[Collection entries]

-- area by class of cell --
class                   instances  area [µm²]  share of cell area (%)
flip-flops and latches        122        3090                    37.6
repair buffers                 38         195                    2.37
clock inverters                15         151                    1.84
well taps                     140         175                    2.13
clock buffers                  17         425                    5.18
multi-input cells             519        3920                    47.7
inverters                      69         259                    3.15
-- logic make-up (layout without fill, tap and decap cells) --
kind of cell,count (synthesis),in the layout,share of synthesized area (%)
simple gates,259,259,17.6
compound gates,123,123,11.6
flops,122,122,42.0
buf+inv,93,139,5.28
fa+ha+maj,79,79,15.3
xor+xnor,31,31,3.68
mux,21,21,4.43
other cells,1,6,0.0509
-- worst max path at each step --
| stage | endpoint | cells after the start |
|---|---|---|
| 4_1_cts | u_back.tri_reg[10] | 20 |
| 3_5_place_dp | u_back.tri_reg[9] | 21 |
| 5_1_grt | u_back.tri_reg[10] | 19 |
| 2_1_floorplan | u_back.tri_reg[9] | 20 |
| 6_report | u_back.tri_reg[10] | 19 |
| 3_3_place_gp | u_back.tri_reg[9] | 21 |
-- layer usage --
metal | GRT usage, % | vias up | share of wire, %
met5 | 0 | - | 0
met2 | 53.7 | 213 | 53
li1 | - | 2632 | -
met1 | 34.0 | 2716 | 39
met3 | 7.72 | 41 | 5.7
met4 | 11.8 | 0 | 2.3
===== config.mk =====
export PLATFORM = sky130hd
export DESIGN_NAME = stepper_move_sequencer_stall_guard_unit
export DESIGN_NICKNAME = d
export VERILOG_FILES = /design/src/rtl/smsg_pkg.sv /design/src/rtl/smsg_div.sv /design/src/rtl/smsg_ctrl.sv /design/src/rtl/smsg_dp.sv /design/src/rtl/stepper_move_sequencer_stall_guard_unit.sv
export SDC_FILE = /design/constraint.sdc
export NUM_CORES = 2
export LEC_CHECK = 0
export BUFFER_PORTS_ARGS = -buffer_cell sky130_fd_sc_hd__buf_2
export CORE_AREA = 2 2 262 264
export DETAILED_ROUTE_END_ITERATION = 8
export DIE_AREA = 0 0 264 266
export PLACE_DENSITY = 0.74
export SYNTH_ARGS = -nofsm -noshare
export SYNTH_HDL_FRONTEND = slang
export SYNTH_SLANG_ARGS = --single-unit

===== constraint.sdc =====
create_clock -name i_clk -period 11.5 [get_ports i_clk]
set_input_delay 1.725 -clock i_clk [delete_from_list [all_inputs] [get_ports i_clk]]
set_output_delay 1.725 -clock i_clk [all_outputs]
set_load 0.1 [all_outputs]
**src/sv/pgtr_pkg.sv**
```systemverilog
// Package: shared types, constants and the 3x5 font table of the glyph renderer.
`timescale 1ns / 1ps
`default_nettype none

package pgtr_pkg;

    localparam int CODE_W     = 7;
    localparam int COORD_W    = 8;
    localparam int SW_W       = 4;
    localparam int GLYPH_W    = 15;
    localparam int ROW_W      = 3;
    localparam int ROM_DEPTH  = 93;
    localparam int APB_ADDR_W = 3;
    localparam int APB_DATA_W = 32;

    localparam logic [CODE_W-1:0]  ASCII_SPACE       = 7'd32;
    localparam logic [CODE_W-1:0]  ROM_FIRST         = 7'd33;
    localparam logic [CODE_W-1:0]  ROM_LAST          = 7'd125;
    localparam logic [ROW_W-1:0]   ROW_LAST          = 3'd4;
    localparam logic [SW_W-1:0]    SPACE_COLS_RESET  = 4'd2;

    // Register index, taken from paddr above the byte offset
    typedef enum logic [0:0] {
        REG_SPACE_COLS = 1'b0
    } pgtr_reg_t;

    // Per-character job handed from the front end to the bit scanner
    typedef struct packed {
        logic [GLYPH_W-1:0] bits;
        logic               empty;
        logic [COORD_W-1:0] col;
        logic [COORD_W-1:0] row;
        logic [COORD_W-1:0] next_x;
        logic [COORD_W-1:0] str_width;
    } pgtr_job_t;

    // Entry = {col3, col2, col1}, 5 bits per column, bit 0 is the top row
    localparam logic [GLYPH_W-1:0] GLYPH_ROM [ROM_DEPTH] = '{
        {5'h00, 5'h00, 5'h17}, {5'h03, 5'h00, 5'h03}, {5'h0e, 5'h0e, 5'h0e},
        {5'h00, 5'h00, 5'h00}, {5'h13, 5'h04, 5'h19}, {5'h00, 5'h00, 5'h00},
        {5'h00, 5'h00, 5'h03}, {5'h00, 5'h11, 5'h0e}, {5'h00, 5'h0e, 5'h11},
        {5'h00, 5'h00, 5'h00}, {5'h04, 5'h0e, 5'h04}, {5'h00, 5'h08, 5'h10},
        {5'h00, 5'h04, 5'h04}, {5'h00, 5'h00, 5'h10}, {5'h03, 5'h04, 5'h18},
        {5'h0e, 5'h11, 5'h0e}, {5'h10, 5'h1f, 5'h12}, {5'h12, 5'h15, 5'h19},
        {5'h0a, 5'h15, 5'h11}, {5'h1f, 5'h04, 5'h07}, {5'h09, 5'h15, 5'h17},
        {5'h08, 5'h15, 5'h0e}, {5'h07, 5'h19, 5'h01}, {5'h0a, 5'h15, 5'h0a},
        {5'h0e, 5'h15, 5'h02}, {5'h00, 5'h00, 5'h0a}, {5'h00, 5'h0a, 5'h10},
        {5'h0a, 5'h04, 5'h04}, {5'h0a, 5'h0a, 5'h0a}, {5'h04, 5'h04, 5'h0a},
        {5'h02, 5'h15, 5'h01}, {5'h00, 5'h00, 5'h00}, {5'h1e, 5'h05, 5'h1e},
        {5'h0a, 5'h15, 5'h1f}, {5'h11, 5'h11, 5'h0e}, {5'h0e, 5'h11, 5'h1f},
        {5'h11, 5'h15, 5'h1f}, {5'h01, 5'h05, 5'h1f}, {5'h19, 5'h11, 5'h0e},
        {5'h1f, 5'h04, 5'h1f}, {5'h11, 5'h1f, 5'h11}, {5'h00, 5'h0f, 5'h11},
        {5'h1b, 5'h04, 5'h1f}, {5'h10, 5'h10, 5'h1f}, {5'h1f, 5'h02, 5'h1f},
        {5'h1e, 5'h01, 5'h1f}, {5'h1f, 5'h11, 5'h1f}, {5'h02, 5'h05, 5'h1f},
        {5'h1e, 5'h11, 5'h0e}, {5'h1a, 5'h05, 5'h1f}, {5'h09, 5'h15, 5'h12},
        {5'h01, 5'h1f, 5'h01}, {5'h1f, 5'h10, 5'h1f}, {5'h07, 5'h18, 5'h07},
        {5'h1f, 5'h08, 5'h1f}, {5'h1b, 5'h04, 5'h1b}, {5'h0f, 5'h14, 5'h03},
        {5'h13, 5'h15, 5'h19}, {5'h00, 5'h11, 5'h1f}, {5'h18, 5'h04, 5'h03},
        {5'h00, 5'h1f, 5'h11}, {5'h02, 5'h01, 5'h02}, {5'h10, 5'h10, 5'h10},
        {5'h00, 5'h02, 5'h01}, {5'h1e, 5'h12, 5'h0c}, {5'h0c, 5'h12, 5'h1f},
        {5'h12, 5'h12, 5'h0c}, {5'h1f, 5'h12, 5'h0c}, {5'h14, 5'h1a, 5'h0c},
        {5'h00, 5'h05, 5'h1e}, {5'h00, 5'h1e, 5'h16}, {5'h1c, 5'h02, 5'h1f},
        {5'h00, 5'h00, 5'h1d}, {5'h00, 5'h0d, 5'h10}, {5'h1a, 5'h04, 5'h1f},
        {5'h00, 5'h00, 5'h1f}, {5'h1e, 5'h04, 5'h1e}, {5'h1c, 5'h02, 5'h1e},
        {5'h0c, 5'h12, 5'h0c}, {5'h04, 5'h0a, 5'h1e}, {5'h1e, 5'h0a, 5'h04},
        {5'h02, 5'h04, 5'h1e}, {5'h00, 5'h1a, 5'h16}, {5'h00, 5'h12, 5'h0f},
        {5'h1e, 5'h10, 5'h0e}, {5'h06, 5'h18, 5'h06}, {5'h1e, 5'h08, 5'h1e},
        {5'h12, 5'h0c, 5'h12}, {5'h0e, 5'h14, 5'h02}, {5'h00, 5'h16, 5'h1a},
        {5'h1f, 5'h0e, 5'h04}, {5'h00, 5'h00, 5'h00}, {5'h04, 5'h0e, 5'h1f}
    };

    // Codes outside the table read as a blank glyph
    function automatic logic [GLYPH_W-1:0] glyph_bits(input logic [CODE_W-1:0] code);
        logic [CODE_W-1:0] idx;
        idx = code - ROM_FIRST;
        if (code >= ROM_FIRST && code <= ROM_LAST)
            return GLYPH_ROM[idx];
        return '0;
    endfunction

endpackage

`default_nettype wire

```
**src/sv/pgtr_if.sv**
```systemverilog
// Interfaces: character input channel and pixel result channel.
`timescale 1ns / 1ps
`default_nettype none

interface pgtr_char_if;
    logic                         valid;
    logic                         ready;
    logic [pgtr_pkg::CODE_W-1:0]  code;
    logic                         first_char;
    logic                         string_end;
    logic [pgtr_pkg::COORD_W-1:0] pos_x;
    logic [pgtr_pkg::COORD_W-1:0] pos_y;

    modport source (output valid, code, first_char, string_end, pos_x, pos_y, input ready);
    modport sink (input valid, code, first_char, string_end, pos_x, pos_y, output ready);
endinterface

interface pgtr_pix_if;
    logic                         valid;
    logic                         ready;
    logic [pgtr_pkg::COORD_W-1:0] pixel_x;
    logic [pgtr_pkg::COORD_W-1:0] pixel_y;
    logic                         pixel_valid;
    logic                         end_of_run;
    logic [pgtr_pkg::COORD_W-1:0] next_x;
    logic [pgtr_pkg::COORD_W-1:0] str_width;

    modport source (output valid, pixel_x, pixel_y, pixel_valid, end_of_run, next_x,
                    str_width, input ready);
    modport sink (input valid, pixel_x, pixel_y, pixel_valid, end_of_run, next_x,
                  str_width, output ready);
endinterface

`default_nettype wire

```
**src/sv/pgtr_apb.sv**
```systemverilog
// APB register slave holding the space width setting.
`timescale 1ns / 1ps
`default_nettype none

module pgtr_apb (
    input  wire logic                            clk,
    input  wire logic                            rst_n,
    input  wire logic                            psel,
    input  wire logic                            penable,
    input  wire logic                            pwrite,
    input  wire logic [pgtr_pkg::APB_ADDR_W-1:0] paddr,
    input  wire logic [pgtr_pkg::APB_DATA_W-1:0] pwdata,
    output logic      [pgtr_pkg::APB_DATA_W-1:0] prdata,
    output logic                                 pready,
    output logic      [pgtr_pkg::SW_W-1:0]       space_cols
);
    import pgtr_pkg::*;

    logic [SW_W-1:0] space_cols_reg;
    logic [SW_W-1:0] space_cols_next;
    logic            wr_en;
    pgtr_reg_t       reg_sel;

    assign pready  = 1'b1;
    assign wr_en   = psel && penable && pwrite;
    assign reg_sel = pgtr_reg_t'(paddr[APB_ADDR_W-1]);

    always_comb
    begin
        space_cols_next = space_cols_reg;
        prdata          = '0;
        unique case (reg_sel)
            REG_SPACE_COLS:
            begin
                prdata = {{(APB_DATA_W-SW_W){1'b0}}, space_cols_reg};
                if (wr_en)
                    space_cols_next = pwdata[SW_W-1:0];
            end
            default:
            begin
                prdata = '0;
            end
        endcase
    end

    always_ff @(posedge clk or negedge rst_n)
    begin
        if (!rst_n)
            space_cols_reg <= SPACE_COLS_RESET;
        else
            space_cols_reg <= space_cols_next;
    end

    assign space_cols = space_cols_reg;

endmodule

`default_nettype wire

```
**src/sv/pgtr_scan.sv**
```systemverilog
// Glyph scanner: one bit a cycle into the result register, stalled while it is full.
`timescale 1ns / 1ps
`default_nettype none

module pgtr_scan (
    input  wire logic                clk,
    input  wire logic                rst_n,
    input  wire logic                load,
    input  wire pgtr_pkg::pgtr_job_t job,
    output logic                     busy,
    pgtr_pix_if.source               pix_ch
);
    import pgtr_pkg::*;

    logic               busy_reg, busy_next;
    logic [GLYPH_W-1:0] bits_reg, bits_next;
    logic               empty_reg, empty_next;
    logic [COORD_W-1:0] col_reg, col_next;
    logic [COORD_W-1:0] row_base_reg, row_base_next;
    logic [ROW_W-1:0]   row_reg, row_next;
    logic [COORD_W-1:0] nx_reg, nx_next;
    logic [COORD_W-1:0] tw_reg, tw_next;

    logic               ov_reg, ov_next;
    logic [COORD_W-1:0] ox_reg, ox_next;
    logic [COORD_W-1:0] oy_reg, oy_next;
    logic               opv_reg, opv_next;
    logic               oend_reg, oend_next;
    logic [COORD_W-1:0] onx_reg, onx_next;
    logic [COORD_W-1:0] otw_reg, otw_next;

    logic step;
    logic emit;
    logic last;

    // One bit per step; a step waits while a result is still held
    assign step = busy_reg && (!ov_reg || pix_ch.ready);
    assign last = empty_reg || (bits_reg[GLYPH_W-1:1] == '0);
    assign emit = step && (bits_reg[0] || empty_reg);

    always_comb
    begin
        busy_next     = busy_reg;
        bits_next     = bits_reg;
        empty_next    = empty_reg;
        col_next      = col_reg;
        row_base_next = row_base_reg;
        row_next      = row_reg;
        nx_next       = nx_reg;
        tw_next       = tw_reg;
        ov_next       = ov_reg && !pix_ch.ready;
        ox_next       = ox_reg;
        oy_next       = oy_reg;
        opv_next      = opv_reg;
        oend_next     = oend_reg;
        onx_next      = onx_reg;
        otw_next      = otw_reg;

        if (load)
        begin
            busy_next     = 1'b1;
            bits_next     = job.bits;
            empty_next    = job.empty;
            col_next      = job.col;
            row_base_next = job.row;
            row_next      = '0;
            nx_next       = job.next_x;
            tw_next       = job.str_width;
        end
        else if (step)
        begin
            if (last)
                busy_next = 1'b0;
            bits_next = bits_reg >> 1;
            if (row_reg == ROW_LAST)
            begin
                row_next = '0;
                col_next = col_reg + 1'b1;
            end
            else
            begin
                row_next = row_reg + 1'b1;
            end
        end

        if (emit)
        begin
            ov_next   = 1'b1;
            opv_next  = !empty_reg;
            oend_next = last;
            onx_next  = nx_reg;
            otw_next  = tw_reg;
            if (empty_reg)
            begin
                ox_next = '0;
                oy_next = '0;
            end
            else
            begin
                ox_next = col_reg;
                oy_next = row_base_reg + {{(COORD_W-ROW_W){1'b0}}, row_reg};
            end
        end
    end

    always_ff @(posedge clk or negedge rst_n)
    begin
        if (!rst_n)
        begin
            busy_reg <= 1'b0;
            ov_reg   <= 1'b0;
        end
        else
        begin
            busy_reg <= busy_next;
            ov_reg   <= ov_next;
        end
    end

    always_ff @(posedge clk)
    begin
        bits_reg     <= bits_next;
        empty_reg    <= empty_next;
        col_reg      <= col_next;
        row_base_reg <= row_base_next;
        row_reg      <= row_next;
        nx_reg       <= nx_next;
        tw_reg       <= tw_next;
        ox_reg       <= ox_next;
        oy_reg       <= oy_next;
        opv_reg      <= opv_next;
        oend_reg     <= oend_next;
        onx_reg      <= onx_next;
        otw_reg      <= otw_next;
    end

    assign busy               = busy_reg;
    assign pix_ch.valid       = ov_reg;
    assign pix_ch.pixel_x     = ox_reg;
    assign pix_ch.pixel_y     = oy_reg;
    assign pix_ch.pixel_valid = opv_reg;
    assign pix_ch.end_of_run  = oend_reg;
    assign pix_ch.next_x      = onx_reg;
    assign pix_ch.str_width   = otw_reg;

endmodule

`default_nettype wire

```
**src/sv/proportional_glyph_text_renderer_unit.sv**
```systemverilog
// Top level: cursor and width tracking, font lookup, scanner and APB register.
//
//  channel   dir  handshake      payload
//  char_ch   in   valid/ready    code, first_char, string_end, pos_x, pos_y
//  pix_ch    out  valid/ready    pixel_x, pixel_y, pixel_valid, end_of_run,
//                                next_x, str_width
//  apb       in   psel/penable   space columns at byte address 0
//
//  A character gets its font lookup and cursor update when it is accepted, then
//  one scanner step per glyph bit up to its last set bit (one step for a blank
//  glyph or a space).
//  Scanner steps stall while the result register is full and not taken.
//  Reset clears the cursor, row, width and space width (to 2); no clearing pass.
`timescale 1ns / 1ps
`default_nettype none

module proportional_glyph_text_renderer_unit (
    input  wire logic                            clk,
    input  wire logic                            rst_n,
    input  wire logic                            psel,
    input  wire logic                            penable,
    input  wire logic                            pwrite,
    input  wire logic [pgtr_pkg::APB_ADDR_W-1:0] paddr,
    input  wire logic [pgtr_pkg::APB_DATA_W-1:0] pwdata,
    output logic      [pgtr_pkg::APB_DATA_W-1:0] prdata,
    output logic                                 pready,
    pgtr_char_if.sink                            char_ch,
    pgtr_pix_if.source                           pix_ch
);
    import pgtr_pkg::*;

    logic [SW_W-1:0]    space_cols;
    logic               busy;
    logic               accept;
    pgtr_job_t          job;

    logic [COORD_W-1:0] cursor_col_reg, cursor_col_next;
    logic [COORD_W-1:0] cursor_row_reg, cursor_row_next;
    logic [COORD_W-1:0] width_sum_reg, width_sum_next;

    logic [COORD_W-1:0] base_col;
    logic [COORD_W-1:0] base_width;
    logic               is_space;
    logic [GLYPH_W-1:0] glyph;
    logic [1:0]         ncol;
    logic [COORD_W-1:0] advance;

    pgtr_apb u_apb (
        .clk        (clk),
        .rst_n      (rst_n),
        .psel       (psel),
        .penable    (penable),
        .pwrite     (pwrite),
        .paddr      (paddr),
        .pwdata     (pwdata),
        .prdata     (prdata),
        .pready     (pready),
        .space_cols (space_cols)
    );

    assign char_ch.ready = !busy;
    assign accept        = char_ch.valid && char_ch.ready;

    always_comb
    begin
        base_col        = char_ch.first_char ? char_ch.pos_x : cursor_col_reg;
        cursor_row_next = char_ch.first_char ? char_ch.pos_y : cursor_row_reg;
        base_width      = char_ch.first_char ? '0 : width_sum_reg;

        is_space = (char_ch.code == ASCII_SPACE);
        glyph    = is_space ? '0 : glyph_bits(char_ch.code);

        // Width judged only by whether columns two and three are blank
        if (glyph[14:10] != '0)
            ncol = 2'd3;
        else if (glyph[9:5] != '0)
            ncol = 2'd2;
        else
            ncol = 2'd1;

        if (is_space)
            advance = {{(COORD_W-SW_W){1'b0}}, space_cols} + 1'b1;
        else
            advance = {{(COORD_W-2){1'b0}}, ncol} + 1'b1;

        cursor_col_next = base_col + advance;
        width_sum_next  = base_width + advance;

        job.bits      = glyph;
        job.empty     = (glyph == '0);
        job.col       = base_col;
        job.row       = cursor_row_next;
        job.next_x    = cursor_col_next;
        job.str_width = (width_sum_next == '0) ? '0 : width_sum_next - 1'b1;
    end

    always_ff @(posedge clk or negedge rst_n)
    begin
        if (!rst_n)
        begin
            cursor_col_reg <= '0;
            cursor_row_reg <= '0;
            width_sum_reg  <= '0;
        end
        else if (accept)
        begin
            cursor_col_reg <= cursor_col_next;
            cursor_row_reg <= cursor_row_next;
            width_sum_reg  <= width_sum_next;
        end
    end

    pgtr_scan u_scan (
        .clk    (clk),
        .rst_n  (rst_n),
        .load   (accept),
        .job    (job),
        .busy   (busy),
        .pix_ch (pix_ch)
    );

    // An accepted character always starts a scan
    a_accept_starts_scan: assert property (@(posedge clk) disable iff (!rst_n)
        accept |=> busy)
        else $error("scanner not busy after a character transaction");

    // A blank result is the only result of its character
    a_blank_is_last: assert property (@(posedge clk) disable iff (!rst_n)
        pix_ch.valid && !pix_ch.pixel_valid |-> pix_ch.end_of_run)
        else $error("blank result without end_of_run");

    // Scanner idles only after emitting the final result of a run
    a_scan_ends_on_last: assert property (@(posedge clk) disable iff (!rst_n)
        $fell(busy) |-> pix_ch.valid && pix_ch.end_of_run)
        else $error("scan finished without a final result");

    // Cursor moves only on an accepted character
    a_cursor_hold: assert property (@(posedge clk) disable iff (!rst_n)
        !accept |=> $stable(cursor_col_reg) && $stable(width_sum_reg))
        else $error("cursor changed without a character transaction");

endmodule

`default_nettype wire

```
**src/flat_wrapper.sv**
```systemverilog
// flat-port wrapper written by rule: the top's interface ports become plain ports
module proportional_glyph_text_renderer_unit_flat import pgtr_pkg::*;
  (clk, rst_n, psel, penable, pwrite, paddr, pwdata, prdata, pready, char_ch_valid, char_ch_code, char_ch_first_char, char_ch_string_end, char_ch_pos_x, char_ch_pos_y, char_ch_ready, pix_ch_valid, pix_ch_pixel_x, pix_ch_pixel_y, pix_ch_pixel_valid, pix_ch_end_of_run, pix_ch_next_x, pix_ch_str_width, pix_ch_ready);
  pgtr_char_if char_ch_i ();
  pgtr_pix_if pix_ch_i ();
  input  wire logic clk;
  input  wire logic rst_n;
  input  wire logic psel;
  input  wire logic penable;
  input  wire logic pwrite;
  input  wire logic [pgtr_pkg::APB_ADDR_W-1:0] paddr;
  input  wire logic [pgtr_pkg::APB_DATA_W-1:0] pwdata;
  output logic      [pgtr_pkg::APB_DATA_W-1:0] prdata;
  output logic pready;
  input wire logic [$bits(char_ch_i.valid)-1:0] char_ch_valid;
  input wire logic [$bits(char_ch_i.code)-1:0] char_ch_code;
  input wire logic [$bits(char_ch_i.first_char)-1:0] char_ch_first_char;
  input wire logic [$bits(char_ch_i.string_end)-1:0] char_ch_string_end;
  input wire logic [$bits(char_ch_i.pos_x)-1:0] char_ch_pos_x;
  input wire logic [$bits(char_ch_i.pos_y)-1:0] char_ch_pos_y;
  output wire logic [$bits(char_ch_i.ready)-1:0] char_ch_ready;
  output wire logic [$bits(pix_ch_i.valid)-1:0] pix_ch_valid;
  output wire logic [$bits(pix_ch_i.pixel_x)-1:0] pix_ch_pixel_x;
  output wire logic [$bits(pix_ch_i.pixel_y)-1:0] pix_ch_pixel_y;
  output wire logic [$bits(pix_ch_i.pixel_valid)-1:0] pix_ch_pixel_valid;
  output wire logic [$bits(pix_ch_i.end_of_run)-1:0] pix_ch_end_of_run;
  output wire logic [$bits(pix_ch_i.next_x)-1:0] pix_ch_next_x;
  output wire logic [$bits(pix_ch_i.str_width)-1:0] pix_ch_str_width;
  input wire logic [$bits(pix_ch_i.ready)-1:0] pix_ch_ready;
  assign char_ch_i.valid = char_ch_valid;
  assign char_ch_i.code = char_ch_code;
  assign char_ch_i.first_char = char_ch_first_char;
  assign char_ch_i.string_end = char_ch_string_end;
  assign char_ch_i.pos_x = char_ch_pos_x;
  assign char_ch_i.pos_y = char_ch_pos_y;
  assign char_ch_ready = char_ch_i.ready;
  assign pix_ch_valid = pix_ch_i.valid;
  assign pix_ch_pixel_x = pix_ch_i.pixel_x;
  assign pix_ch_pixel_y = pix_ch_i.pixel_y;
  assign pix_ch_pixel_valid = pix_ch_i.pixel_valid;
  assign pix_ch_end_of_run = pix_ch_i.end_of_run;
  assign pix_ch_next_x = pix_ch_i.next_x;
  assign pix_ch_str_width = pix_ch_i.str_width;
  assign pix_ch_i.ready = pix_ch_ready;
  proportional_glyph_text_renderer_unit u_core (.clk(clk), .rst_n(rst_n), .psel(psel), .penable(penable), .pwrite(pwrite), .paddr(paddr), .pwdata(pwdata), .prdata(prdata), .pready(pready), .char_ch(char_ch_i), .pix_ch(pix_ch_i));
endmodule
```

### Try it
Copy every line of the data above in which the string "only" appears.

### Answer section
        // Width judged only by whether columns two and three are blank
    // A blank result is the only result of its character
    // Scanner idles only after emitting the final result of a run
    // Cursor moves only on an accepted character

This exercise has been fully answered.